Data to process>
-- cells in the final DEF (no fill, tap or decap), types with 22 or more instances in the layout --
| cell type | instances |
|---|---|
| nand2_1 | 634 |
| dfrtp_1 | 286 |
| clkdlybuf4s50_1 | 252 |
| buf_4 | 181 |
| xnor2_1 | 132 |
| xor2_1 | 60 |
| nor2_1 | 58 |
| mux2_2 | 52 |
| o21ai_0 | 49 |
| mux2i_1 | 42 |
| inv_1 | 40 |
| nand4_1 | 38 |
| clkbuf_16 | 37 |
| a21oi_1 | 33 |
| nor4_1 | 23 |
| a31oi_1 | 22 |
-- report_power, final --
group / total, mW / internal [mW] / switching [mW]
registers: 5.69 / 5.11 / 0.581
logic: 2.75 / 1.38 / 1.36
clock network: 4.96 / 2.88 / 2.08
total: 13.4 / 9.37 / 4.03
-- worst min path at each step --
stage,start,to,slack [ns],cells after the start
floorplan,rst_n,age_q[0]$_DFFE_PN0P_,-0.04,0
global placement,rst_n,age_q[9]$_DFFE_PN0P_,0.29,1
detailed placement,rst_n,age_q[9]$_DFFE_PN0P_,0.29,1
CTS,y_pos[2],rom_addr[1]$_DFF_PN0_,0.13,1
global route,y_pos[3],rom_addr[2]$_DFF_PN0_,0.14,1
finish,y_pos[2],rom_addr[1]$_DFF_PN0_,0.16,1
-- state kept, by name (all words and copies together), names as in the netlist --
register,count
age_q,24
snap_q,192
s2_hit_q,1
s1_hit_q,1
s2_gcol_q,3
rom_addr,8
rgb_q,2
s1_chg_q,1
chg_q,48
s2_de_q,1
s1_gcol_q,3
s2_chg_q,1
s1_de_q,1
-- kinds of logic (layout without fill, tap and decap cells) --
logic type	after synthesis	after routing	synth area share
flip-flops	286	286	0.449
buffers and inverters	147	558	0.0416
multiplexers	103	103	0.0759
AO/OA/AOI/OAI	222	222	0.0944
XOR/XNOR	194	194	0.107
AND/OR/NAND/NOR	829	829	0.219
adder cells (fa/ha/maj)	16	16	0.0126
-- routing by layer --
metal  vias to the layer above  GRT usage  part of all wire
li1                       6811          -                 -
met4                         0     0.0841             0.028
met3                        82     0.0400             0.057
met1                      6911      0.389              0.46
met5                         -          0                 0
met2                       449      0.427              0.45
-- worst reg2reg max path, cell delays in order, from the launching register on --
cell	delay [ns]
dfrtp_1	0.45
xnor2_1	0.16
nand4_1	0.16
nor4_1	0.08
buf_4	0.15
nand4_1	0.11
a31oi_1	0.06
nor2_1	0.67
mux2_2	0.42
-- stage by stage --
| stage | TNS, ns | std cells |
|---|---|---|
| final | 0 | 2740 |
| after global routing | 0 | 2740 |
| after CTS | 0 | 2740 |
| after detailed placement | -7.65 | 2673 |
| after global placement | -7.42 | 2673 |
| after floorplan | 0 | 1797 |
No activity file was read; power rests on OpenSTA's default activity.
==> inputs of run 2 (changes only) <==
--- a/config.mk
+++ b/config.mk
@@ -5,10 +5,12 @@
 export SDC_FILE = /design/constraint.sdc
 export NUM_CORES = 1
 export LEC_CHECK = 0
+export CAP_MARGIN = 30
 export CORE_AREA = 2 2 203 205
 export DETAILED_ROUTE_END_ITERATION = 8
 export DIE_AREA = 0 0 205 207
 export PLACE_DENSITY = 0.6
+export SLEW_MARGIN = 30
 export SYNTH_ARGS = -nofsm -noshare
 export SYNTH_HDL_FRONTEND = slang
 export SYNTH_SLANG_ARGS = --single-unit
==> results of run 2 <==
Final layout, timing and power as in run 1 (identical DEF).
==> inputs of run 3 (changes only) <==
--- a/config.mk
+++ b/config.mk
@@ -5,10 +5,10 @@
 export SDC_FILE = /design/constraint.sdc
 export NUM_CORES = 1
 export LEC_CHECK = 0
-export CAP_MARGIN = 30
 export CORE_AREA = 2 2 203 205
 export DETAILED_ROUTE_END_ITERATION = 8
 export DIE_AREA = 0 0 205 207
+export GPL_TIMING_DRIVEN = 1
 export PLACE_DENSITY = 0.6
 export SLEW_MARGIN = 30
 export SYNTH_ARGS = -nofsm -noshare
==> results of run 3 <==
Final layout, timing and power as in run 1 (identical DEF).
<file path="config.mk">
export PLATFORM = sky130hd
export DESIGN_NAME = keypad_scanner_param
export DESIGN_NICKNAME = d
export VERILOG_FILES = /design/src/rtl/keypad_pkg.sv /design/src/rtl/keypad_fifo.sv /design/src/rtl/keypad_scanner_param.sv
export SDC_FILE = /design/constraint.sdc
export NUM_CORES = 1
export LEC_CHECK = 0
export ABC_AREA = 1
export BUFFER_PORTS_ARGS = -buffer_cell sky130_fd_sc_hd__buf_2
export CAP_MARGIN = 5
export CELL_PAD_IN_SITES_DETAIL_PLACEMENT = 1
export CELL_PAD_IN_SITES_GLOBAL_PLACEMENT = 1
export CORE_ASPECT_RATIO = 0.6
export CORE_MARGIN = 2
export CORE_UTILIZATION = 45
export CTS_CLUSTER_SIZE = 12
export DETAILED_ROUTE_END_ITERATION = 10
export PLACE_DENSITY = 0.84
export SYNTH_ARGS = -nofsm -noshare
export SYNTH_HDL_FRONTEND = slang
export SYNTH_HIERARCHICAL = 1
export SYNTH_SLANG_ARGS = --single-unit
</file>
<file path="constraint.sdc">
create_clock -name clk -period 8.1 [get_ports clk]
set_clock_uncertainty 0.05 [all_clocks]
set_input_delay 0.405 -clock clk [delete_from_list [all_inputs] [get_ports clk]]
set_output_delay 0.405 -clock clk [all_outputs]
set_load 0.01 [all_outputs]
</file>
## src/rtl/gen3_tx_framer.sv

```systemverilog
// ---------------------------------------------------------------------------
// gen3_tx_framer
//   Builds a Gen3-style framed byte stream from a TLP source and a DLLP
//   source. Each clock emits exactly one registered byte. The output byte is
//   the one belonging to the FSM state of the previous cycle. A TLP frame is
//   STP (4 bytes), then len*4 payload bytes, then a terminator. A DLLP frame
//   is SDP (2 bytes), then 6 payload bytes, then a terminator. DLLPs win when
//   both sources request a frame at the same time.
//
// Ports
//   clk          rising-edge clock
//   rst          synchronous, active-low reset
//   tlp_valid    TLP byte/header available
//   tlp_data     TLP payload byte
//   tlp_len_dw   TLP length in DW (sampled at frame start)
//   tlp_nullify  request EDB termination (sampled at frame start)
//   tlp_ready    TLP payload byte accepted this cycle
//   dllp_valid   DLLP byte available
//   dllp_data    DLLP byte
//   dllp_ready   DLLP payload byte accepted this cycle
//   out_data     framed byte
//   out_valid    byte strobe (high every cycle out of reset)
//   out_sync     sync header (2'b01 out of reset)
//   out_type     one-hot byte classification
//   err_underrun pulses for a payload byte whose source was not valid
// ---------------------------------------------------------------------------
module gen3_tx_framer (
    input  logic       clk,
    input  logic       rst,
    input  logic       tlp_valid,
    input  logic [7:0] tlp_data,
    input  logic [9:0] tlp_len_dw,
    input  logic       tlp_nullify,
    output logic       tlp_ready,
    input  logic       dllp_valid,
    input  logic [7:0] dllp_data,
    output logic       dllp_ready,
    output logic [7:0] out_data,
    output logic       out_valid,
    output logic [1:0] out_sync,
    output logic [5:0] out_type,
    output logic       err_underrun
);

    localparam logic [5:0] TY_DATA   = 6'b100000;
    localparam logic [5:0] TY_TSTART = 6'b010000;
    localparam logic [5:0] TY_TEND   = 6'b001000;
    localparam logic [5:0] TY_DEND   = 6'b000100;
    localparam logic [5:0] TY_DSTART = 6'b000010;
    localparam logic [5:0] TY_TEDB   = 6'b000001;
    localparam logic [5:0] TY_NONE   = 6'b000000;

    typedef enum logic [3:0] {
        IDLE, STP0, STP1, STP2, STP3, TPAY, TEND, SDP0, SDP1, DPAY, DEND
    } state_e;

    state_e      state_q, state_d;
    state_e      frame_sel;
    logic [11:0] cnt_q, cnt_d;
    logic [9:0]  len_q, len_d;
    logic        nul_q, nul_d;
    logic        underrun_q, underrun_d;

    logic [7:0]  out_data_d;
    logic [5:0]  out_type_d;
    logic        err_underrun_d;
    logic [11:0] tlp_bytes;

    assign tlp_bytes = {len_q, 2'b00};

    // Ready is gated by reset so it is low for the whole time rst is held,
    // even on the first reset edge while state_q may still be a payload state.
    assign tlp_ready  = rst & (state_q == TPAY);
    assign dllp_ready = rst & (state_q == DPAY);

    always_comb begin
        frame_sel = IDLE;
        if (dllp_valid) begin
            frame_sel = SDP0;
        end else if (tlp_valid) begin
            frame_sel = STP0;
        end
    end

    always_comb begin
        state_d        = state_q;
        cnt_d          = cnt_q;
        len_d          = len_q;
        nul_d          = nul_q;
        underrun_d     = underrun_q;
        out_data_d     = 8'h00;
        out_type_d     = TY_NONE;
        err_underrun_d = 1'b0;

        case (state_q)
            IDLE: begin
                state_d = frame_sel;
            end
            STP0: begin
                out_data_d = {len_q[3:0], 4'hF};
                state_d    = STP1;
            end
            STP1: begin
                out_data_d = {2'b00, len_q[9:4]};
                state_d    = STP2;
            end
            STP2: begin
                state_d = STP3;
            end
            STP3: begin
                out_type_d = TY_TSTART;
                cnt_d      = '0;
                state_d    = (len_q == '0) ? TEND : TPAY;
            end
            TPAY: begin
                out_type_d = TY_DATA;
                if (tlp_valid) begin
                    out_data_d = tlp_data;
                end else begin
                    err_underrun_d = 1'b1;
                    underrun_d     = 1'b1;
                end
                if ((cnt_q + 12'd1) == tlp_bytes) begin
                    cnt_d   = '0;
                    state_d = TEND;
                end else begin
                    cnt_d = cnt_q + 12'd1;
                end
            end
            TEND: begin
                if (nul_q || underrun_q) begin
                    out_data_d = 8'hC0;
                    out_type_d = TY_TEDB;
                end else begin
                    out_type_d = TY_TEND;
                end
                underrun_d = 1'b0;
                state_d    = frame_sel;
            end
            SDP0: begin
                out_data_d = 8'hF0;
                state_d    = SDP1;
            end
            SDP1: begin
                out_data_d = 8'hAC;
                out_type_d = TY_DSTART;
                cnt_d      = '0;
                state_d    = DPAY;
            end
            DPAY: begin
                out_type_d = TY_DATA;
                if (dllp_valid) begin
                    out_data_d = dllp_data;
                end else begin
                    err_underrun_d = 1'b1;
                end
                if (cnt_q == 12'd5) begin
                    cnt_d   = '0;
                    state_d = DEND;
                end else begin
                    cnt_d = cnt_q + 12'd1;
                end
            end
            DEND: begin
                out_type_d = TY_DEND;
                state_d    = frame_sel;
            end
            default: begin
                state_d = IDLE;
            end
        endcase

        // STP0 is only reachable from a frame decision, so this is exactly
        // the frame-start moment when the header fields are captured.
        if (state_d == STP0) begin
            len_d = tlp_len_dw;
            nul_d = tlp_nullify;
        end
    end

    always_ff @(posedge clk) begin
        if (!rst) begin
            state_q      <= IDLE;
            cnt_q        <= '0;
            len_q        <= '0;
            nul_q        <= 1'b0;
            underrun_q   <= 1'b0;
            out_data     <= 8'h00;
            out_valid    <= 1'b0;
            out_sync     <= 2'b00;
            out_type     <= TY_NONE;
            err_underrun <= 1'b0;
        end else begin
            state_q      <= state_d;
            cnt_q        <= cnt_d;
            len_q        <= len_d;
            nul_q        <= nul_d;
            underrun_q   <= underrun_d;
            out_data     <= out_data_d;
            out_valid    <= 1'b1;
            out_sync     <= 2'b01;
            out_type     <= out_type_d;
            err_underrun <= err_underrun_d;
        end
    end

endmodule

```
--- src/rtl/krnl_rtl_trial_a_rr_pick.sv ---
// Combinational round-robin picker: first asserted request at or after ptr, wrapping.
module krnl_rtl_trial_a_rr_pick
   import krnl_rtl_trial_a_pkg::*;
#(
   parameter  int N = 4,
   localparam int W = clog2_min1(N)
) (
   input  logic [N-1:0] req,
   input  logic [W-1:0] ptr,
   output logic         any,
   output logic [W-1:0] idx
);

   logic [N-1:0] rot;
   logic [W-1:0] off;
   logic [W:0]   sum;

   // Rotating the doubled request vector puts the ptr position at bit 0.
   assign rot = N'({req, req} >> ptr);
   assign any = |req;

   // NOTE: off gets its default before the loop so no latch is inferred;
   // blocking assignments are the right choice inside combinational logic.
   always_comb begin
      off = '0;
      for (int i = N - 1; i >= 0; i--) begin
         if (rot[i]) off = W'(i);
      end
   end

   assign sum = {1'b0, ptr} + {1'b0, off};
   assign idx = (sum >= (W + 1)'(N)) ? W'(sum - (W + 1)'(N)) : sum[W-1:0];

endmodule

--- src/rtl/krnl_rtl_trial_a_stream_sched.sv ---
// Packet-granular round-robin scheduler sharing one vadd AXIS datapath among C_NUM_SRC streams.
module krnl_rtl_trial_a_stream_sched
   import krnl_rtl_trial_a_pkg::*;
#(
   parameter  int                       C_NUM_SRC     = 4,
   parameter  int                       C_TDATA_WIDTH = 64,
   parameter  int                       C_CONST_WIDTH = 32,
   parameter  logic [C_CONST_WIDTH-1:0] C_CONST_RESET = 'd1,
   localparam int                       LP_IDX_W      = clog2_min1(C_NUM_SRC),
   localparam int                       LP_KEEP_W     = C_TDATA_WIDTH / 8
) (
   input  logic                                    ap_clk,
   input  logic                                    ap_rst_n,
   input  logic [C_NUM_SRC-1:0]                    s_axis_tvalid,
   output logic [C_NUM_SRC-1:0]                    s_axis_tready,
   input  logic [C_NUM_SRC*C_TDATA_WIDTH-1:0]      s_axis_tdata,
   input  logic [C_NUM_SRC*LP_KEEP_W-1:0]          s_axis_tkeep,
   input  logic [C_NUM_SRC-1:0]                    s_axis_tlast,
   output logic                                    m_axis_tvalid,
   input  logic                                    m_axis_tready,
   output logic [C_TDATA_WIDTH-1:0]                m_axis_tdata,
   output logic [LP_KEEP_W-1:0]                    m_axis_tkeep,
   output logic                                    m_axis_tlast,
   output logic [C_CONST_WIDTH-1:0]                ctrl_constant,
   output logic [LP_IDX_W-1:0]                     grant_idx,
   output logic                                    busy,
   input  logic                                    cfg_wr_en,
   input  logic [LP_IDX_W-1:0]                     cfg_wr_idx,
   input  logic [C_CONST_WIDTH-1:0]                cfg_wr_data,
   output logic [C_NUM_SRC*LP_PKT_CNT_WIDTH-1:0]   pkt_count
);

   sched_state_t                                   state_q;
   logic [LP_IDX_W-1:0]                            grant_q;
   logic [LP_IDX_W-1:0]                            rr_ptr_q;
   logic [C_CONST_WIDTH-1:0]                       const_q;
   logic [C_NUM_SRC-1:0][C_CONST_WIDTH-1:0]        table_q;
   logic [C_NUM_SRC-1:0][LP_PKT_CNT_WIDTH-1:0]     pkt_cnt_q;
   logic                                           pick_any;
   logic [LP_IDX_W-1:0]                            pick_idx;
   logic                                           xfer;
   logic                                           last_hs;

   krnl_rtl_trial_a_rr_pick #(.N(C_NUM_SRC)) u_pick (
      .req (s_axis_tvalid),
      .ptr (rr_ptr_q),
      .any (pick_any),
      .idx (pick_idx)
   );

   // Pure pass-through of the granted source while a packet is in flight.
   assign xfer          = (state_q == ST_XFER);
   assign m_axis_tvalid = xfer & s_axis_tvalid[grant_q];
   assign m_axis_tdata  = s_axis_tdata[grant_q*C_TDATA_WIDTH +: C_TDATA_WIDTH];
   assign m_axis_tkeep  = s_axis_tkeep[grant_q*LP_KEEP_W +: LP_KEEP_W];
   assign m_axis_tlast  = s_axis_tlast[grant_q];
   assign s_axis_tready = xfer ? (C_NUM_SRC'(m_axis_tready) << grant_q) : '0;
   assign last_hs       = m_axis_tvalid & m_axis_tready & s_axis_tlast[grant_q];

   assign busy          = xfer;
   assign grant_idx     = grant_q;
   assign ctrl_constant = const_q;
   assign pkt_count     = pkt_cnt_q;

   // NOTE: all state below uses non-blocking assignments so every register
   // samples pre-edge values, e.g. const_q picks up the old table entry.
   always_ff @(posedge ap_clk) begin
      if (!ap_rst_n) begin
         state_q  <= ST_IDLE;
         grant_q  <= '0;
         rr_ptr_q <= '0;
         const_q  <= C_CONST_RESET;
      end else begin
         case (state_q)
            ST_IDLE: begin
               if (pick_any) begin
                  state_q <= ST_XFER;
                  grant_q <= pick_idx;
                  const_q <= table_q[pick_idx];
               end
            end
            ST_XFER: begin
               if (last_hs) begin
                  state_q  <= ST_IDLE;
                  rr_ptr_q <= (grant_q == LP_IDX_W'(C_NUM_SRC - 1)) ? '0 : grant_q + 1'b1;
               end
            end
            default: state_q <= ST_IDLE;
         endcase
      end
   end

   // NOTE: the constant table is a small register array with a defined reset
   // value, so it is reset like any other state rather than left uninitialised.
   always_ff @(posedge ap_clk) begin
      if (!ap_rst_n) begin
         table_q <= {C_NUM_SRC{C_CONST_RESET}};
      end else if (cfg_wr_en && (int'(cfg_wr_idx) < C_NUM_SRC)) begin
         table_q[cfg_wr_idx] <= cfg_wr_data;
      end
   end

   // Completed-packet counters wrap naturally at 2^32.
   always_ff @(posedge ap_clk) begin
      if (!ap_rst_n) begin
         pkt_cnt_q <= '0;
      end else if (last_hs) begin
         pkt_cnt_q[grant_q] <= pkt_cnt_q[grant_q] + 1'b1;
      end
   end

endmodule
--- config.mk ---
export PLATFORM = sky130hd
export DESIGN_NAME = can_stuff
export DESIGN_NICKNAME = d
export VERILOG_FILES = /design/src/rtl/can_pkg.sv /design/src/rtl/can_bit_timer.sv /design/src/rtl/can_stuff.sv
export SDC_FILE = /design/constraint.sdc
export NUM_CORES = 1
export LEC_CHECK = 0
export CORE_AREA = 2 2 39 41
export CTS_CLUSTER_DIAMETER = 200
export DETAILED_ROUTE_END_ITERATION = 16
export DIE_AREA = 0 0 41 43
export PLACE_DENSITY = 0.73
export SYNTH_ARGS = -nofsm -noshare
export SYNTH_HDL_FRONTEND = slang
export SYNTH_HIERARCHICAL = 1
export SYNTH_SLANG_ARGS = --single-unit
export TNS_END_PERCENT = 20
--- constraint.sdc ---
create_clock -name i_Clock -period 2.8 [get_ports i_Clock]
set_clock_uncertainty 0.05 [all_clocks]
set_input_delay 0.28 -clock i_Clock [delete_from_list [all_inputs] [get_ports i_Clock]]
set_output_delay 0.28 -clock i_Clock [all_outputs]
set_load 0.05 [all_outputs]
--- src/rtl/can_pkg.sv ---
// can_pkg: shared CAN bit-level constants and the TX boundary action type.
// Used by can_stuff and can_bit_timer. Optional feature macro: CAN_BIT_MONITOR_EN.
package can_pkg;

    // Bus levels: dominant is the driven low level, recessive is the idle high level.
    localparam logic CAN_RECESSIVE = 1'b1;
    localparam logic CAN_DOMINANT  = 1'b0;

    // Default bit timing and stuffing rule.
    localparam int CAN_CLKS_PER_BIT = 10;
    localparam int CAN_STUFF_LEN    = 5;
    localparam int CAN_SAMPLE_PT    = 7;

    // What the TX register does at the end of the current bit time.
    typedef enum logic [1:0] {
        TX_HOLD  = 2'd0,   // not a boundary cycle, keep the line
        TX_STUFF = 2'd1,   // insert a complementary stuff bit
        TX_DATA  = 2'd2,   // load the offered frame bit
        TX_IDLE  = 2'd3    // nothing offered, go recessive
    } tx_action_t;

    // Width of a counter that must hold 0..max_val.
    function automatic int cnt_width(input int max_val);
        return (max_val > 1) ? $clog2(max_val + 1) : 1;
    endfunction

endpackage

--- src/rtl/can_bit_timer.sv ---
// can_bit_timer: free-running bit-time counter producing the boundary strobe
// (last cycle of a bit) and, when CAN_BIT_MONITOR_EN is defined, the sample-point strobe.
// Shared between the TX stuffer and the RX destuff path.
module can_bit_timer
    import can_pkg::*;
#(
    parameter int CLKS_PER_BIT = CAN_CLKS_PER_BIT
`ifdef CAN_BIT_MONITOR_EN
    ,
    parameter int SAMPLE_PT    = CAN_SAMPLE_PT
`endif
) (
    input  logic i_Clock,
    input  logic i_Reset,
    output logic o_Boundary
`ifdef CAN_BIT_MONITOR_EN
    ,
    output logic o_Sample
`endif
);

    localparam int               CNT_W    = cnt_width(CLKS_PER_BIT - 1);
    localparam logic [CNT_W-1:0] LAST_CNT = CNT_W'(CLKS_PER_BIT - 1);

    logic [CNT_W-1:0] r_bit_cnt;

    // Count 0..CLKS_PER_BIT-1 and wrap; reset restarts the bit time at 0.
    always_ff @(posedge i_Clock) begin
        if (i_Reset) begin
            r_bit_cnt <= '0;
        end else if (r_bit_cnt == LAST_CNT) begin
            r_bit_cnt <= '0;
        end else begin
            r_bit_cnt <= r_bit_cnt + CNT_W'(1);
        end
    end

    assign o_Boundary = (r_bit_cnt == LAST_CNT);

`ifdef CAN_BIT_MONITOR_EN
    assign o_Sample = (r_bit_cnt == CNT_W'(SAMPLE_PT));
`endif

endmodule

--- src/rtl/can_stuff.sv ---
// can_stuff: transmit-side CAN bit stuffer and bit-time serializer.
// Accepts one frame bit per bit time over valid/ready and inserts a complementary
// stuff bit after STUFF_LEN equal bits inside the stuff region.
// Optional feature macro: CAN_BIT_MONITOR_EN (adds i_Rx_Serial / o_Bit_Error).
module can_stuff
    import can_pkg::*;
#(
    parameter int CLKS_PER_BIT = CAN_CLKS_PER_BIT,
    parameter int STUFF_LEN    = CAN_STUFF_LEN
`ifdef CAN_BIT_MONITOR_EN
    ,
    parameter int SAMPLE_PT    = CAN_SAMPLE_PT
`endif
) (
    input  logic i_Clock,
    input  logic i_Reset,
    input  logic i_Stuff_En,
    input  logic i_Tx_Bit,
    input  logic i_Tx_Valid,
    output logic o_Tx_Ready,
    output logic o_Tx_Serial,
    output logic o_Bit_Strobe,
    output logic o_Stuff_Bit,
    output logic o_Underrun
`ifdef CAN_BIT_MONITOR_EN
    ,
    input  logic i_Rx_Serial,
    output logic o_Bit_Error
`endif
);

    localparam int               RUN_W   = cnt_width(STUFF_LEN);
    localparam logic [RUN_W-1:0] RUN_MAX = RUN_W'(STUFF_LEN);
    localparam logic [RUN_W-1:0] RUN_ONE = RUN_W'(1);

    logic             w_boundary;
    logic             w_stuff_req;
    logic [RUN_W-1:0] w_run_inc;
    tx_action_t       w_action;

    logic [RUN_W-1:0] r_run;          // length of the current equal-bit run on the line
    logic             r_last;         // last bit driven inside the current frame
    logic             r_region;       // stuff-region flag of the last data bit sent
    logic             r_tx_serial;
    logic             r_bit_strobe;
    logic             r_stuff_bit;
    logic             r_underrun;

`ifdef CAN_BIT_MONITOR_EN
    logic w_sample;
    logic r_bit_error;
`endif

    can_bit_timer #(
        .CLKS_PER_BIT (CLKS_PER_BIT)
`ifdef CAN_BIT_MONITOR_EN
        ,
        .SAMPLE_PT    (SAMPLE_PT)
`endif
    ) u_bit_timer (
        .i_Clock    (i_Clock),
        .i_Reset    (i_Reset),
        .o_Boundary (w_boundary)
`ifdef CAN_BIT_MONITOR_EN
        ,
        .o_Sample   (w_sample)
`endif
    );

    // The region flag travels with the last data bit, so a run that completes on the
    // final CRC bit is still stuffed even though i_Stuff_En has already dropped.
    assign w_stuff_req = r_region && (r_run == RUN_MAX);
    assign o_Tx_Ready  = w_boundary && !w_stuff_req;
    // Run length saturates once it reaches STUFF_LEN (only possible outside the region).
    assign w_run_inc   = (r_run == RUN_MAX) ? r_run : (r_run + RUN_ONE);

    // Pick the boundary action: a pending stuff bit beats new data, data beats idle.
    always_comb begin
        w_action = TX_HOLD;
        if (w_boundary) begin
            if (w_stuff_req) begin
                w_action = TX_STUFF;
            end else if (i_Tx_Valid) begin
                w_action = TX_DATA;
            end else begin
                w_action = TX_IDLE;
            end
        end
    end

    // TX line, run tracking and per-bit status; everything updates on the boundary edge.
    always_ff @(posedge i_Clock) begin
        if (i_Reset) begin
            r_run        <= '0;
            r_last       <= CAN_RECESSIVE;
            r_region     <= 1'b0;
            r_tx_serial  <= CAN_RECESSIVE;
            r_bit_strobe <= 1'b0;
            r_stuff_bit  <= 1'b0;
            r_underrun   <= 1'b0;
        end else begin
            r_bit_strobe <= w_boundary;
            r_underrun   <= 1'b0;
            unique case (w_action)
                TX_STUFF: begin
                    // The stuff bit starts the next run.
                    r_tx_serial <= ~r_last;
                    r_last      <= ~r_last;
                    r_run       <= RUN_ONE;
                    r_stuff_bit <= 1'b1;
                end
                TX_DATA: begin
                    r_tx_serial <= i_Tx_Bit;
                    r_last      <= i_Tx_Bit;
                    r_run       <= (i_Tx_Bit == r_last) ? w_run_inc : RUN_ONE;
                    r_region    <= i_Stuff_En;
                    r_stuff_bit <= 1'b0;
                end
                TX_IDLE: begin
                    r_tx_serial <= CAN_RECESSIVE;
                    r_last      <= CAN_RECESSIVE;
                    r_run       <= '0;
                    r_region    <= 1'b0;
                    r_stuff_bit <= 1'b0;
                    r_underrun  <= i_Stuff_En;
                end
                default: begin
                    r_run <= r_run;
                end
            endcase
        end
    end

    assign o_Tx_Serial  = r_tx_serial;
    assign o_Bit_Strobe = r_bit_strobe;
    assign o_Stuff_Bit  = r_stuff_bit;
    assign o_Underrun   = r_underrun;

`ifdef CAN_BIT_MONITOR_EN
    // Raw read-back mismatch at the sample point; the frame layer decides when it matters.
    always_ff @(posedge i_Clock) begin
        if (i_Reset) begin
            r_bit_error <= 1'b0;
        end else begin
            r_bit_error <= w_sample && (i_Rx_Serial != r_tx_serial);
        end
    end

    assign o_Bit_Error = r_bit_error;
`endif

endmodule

Exercise goal> Pull every line containing the word "worst" out of the entries above.

Solution to the problem>
-- worst min path at each step --
-- worst reg2reg max path, cell delays in order, from the launching register on --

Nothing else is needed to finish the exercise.